In this work, we have investigated the origins of the anisotropic mechanical behaviour of AA2017 aluminium alloy. This phenomenon has already been observed and deduced from previous works, where a series of cyclic loadings have been performed on the same extruded aluminium alloy at room temperature. Indeed, it was deduced that the current material exhibits anisotropic behaviour of fatigue damage in axial and shear directions. In the first part and in order to confirm this anisotropic behaviour, different models of fatigue damage evolution have been implemented in order to quantify the evolution of fatigue damage. On one hand, some models have confirmed the anisotropic mechanical behaviour of AA2017 aluminium alloy. In this case, the model of Chaboche takes into account this singularity of the present material. On other hand, the model of Shanley takes into account this anisotropic behaviour only partly, from 10 to 90% of fatigue damage life. However, the models of Henry, Ellyin and Bui-Quoc were not able to take into account this anisotropic mechanical behaviour of AA2017 aluminium alloy.

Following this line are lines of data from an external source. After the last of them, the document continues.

===== config.mk =====
export PLATFORM = sky130hd
export DESIGN_NAME = frac_n_pll_divider_calc
export DESIGN_NICKNAME = d
export VERILOG_FILES = /design/src/sv/fnpll_pkg.sv /design/src/sv/fnpll_div.sv /design/src/sv/frac_n_pll_divider_calc.sv
export SDC_FILE = /design/constraint.sdc
export NUM_CORES = 2
export LEC_CHECK = 0
export ABC_AREA = 1
export BUFFER_PORTS_ARGS = -buffer_cell sky130_fd_sc_hd__buf_4
export CORE_ASPECT_RATIO = 1.4
export CORE_MARGIN = 1
export CORE_UTILIZATION = 55
export CTS_CLUSTER_SIZE = 12
export DETAILED_ROUTE_END_ITERATION = 6
export PLACE_DENSITY_LB_ADDON = 0.08
export SYNTH_ARGS = -nofsm -noshare
export SYNTH_HDL_FRONTEND = slang
export SYNTH_SLANG_ARGS = --single-unit

===== constraint.sdc =====
create_clock -name i_clk -period 7.4 [get_ports i_clk]
set_clock_uncertainty 0.05 [all_clocks]
set_input_delay 0.37 -clock i_clk [delete_from_list [all_inputs] [get_ports i_clk]]
set_output_delay 0.37 -clock i_clk [all_outputs]
set_load 0.02 [all_outputs]
### config.mk
export PLATFORM = sky130hd
export DESIGN_NAME = binary_block_weighted_features
export DESIGN_NICKNAME = d
export VERILOG_FILES = /design/src/rtl/bbwf_pkg.sv /design/src/rtl/binary_block_weighted_features.sv /design/src/rtl/bbwf_luma.sv
export SDC_FILE = /design/constraint.sdc
export NUM_CORES = 2
export LEC_CHECK = 0
export BUFFER_PORTS_ARGS = -buffer_cell sky130_fd_sc_hd__buf_4
export CAP_MARGIN = 10
export CORE_UTILIZATION = 50
export DETAILED_ROUTE_END_ITERATION = 8
export PLACE_DENSITY = 0.66
export SYNTH_ARGS = -nofsm -noshare
export SYNTH_HDL_FRONTEND = slang
export SYNTH_SLANG_ARGS = --single-unit
export TNS_END_PERCENT = 50
### constraint.sdc
create_clock -name clk -period 11.4 [get_ports clk]
set_input_delay 2.28 -clock clk [delete_from_list [all_inputs] [get_ports clk]]
set_output_delay 2.28 -clock clk [all_outputs]
set_load 0.05 [all_outputs]
==> src/design/pps_pkg.sv <==
`timescale 1ns / 1ps

package pps_pkg;

  // Defaults
  localparam int unsigned SLOTS_DEF = 16;
  localparam logic [9:0] AGE_RESET = 10'd20;

  // Request codes
  localparam logic REQ_LOAD = 1'b0;
  localparam logic REQ_TICK = 1'b1;

  // Engine states
  typedef enum logic [2:0] {
    ST_IDLE,
    ST_SCAN,
    ST_MOD,
    ST_DONE
  } state_t;

  // One request as it travels from the front queue to the engine
  typedef struct packed {
    logic        req_type;
    logic [3:0]  slot;
    logic [15:0] job_id;
    logic [15:0] arrival_time;
    logic [7:0]  start_priority;
    logic [15:0] burst_length;
  } req_t;

  // One result item
  typedef struct packed {
    logic        frame_valid;
    logic [15:0] frame_job;
    logic [15:0] frame_arrival;
    logic [31:0] frame_start;
    logic [31:0] frame_end;
    logic [31:0] frame_length;
    logic        running_valid;
    logic [15:0] running_job;
    logic        all_done;
  } res_t;

  // Remainder unit control
  typedef struct packed {
    logic        start;
    logic [31:0] dividend;
    logic [9:0]  divisor;
  } rem_req_t;

  typedef struct packed {
    logic       done;
    logic [9:0] rem;
  } rem_rsp_t;

endpackage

In the second part, to explore the texture and the microstructure of our material, some microstructural investigations have been carried out on samples extracted from the tested specimens. The specimens were taken from the longitudinal and the transverse sections and analysed using EBSD/EDS coupled to SEM. The obtained results show significant differences between the two analysed surfaces. These differences, which seem to be the origins of the anisotropic behaviour of AA2017 aluminium alloy, might be due to physical transformations caused by the extrusion operation on the material. The SEM micrographs of longitudinal surfaces showed that the extrusion of material had elongated the precipitates in its direction until it had fragmented them into small and broken pieces. However, the micrographs of the transverse surface showed that its precipitates were not transformed by the extrusion. Thus, these differences in the morphologies of the precipitates can cause a big anisotropic behaviour between the two directions of loadings: longitudinal and transversal. Specifically, using the EBSD analysis, we have demonstrated that the average grain size in longitudinal section is 14 μm; however in transverse section it is only 9 μm. Also, using the poles figures, we have confirmed that the current aluminium alloy is textured. These are the origins of the anisotropic behaviour of AA2017 aluminium alloy.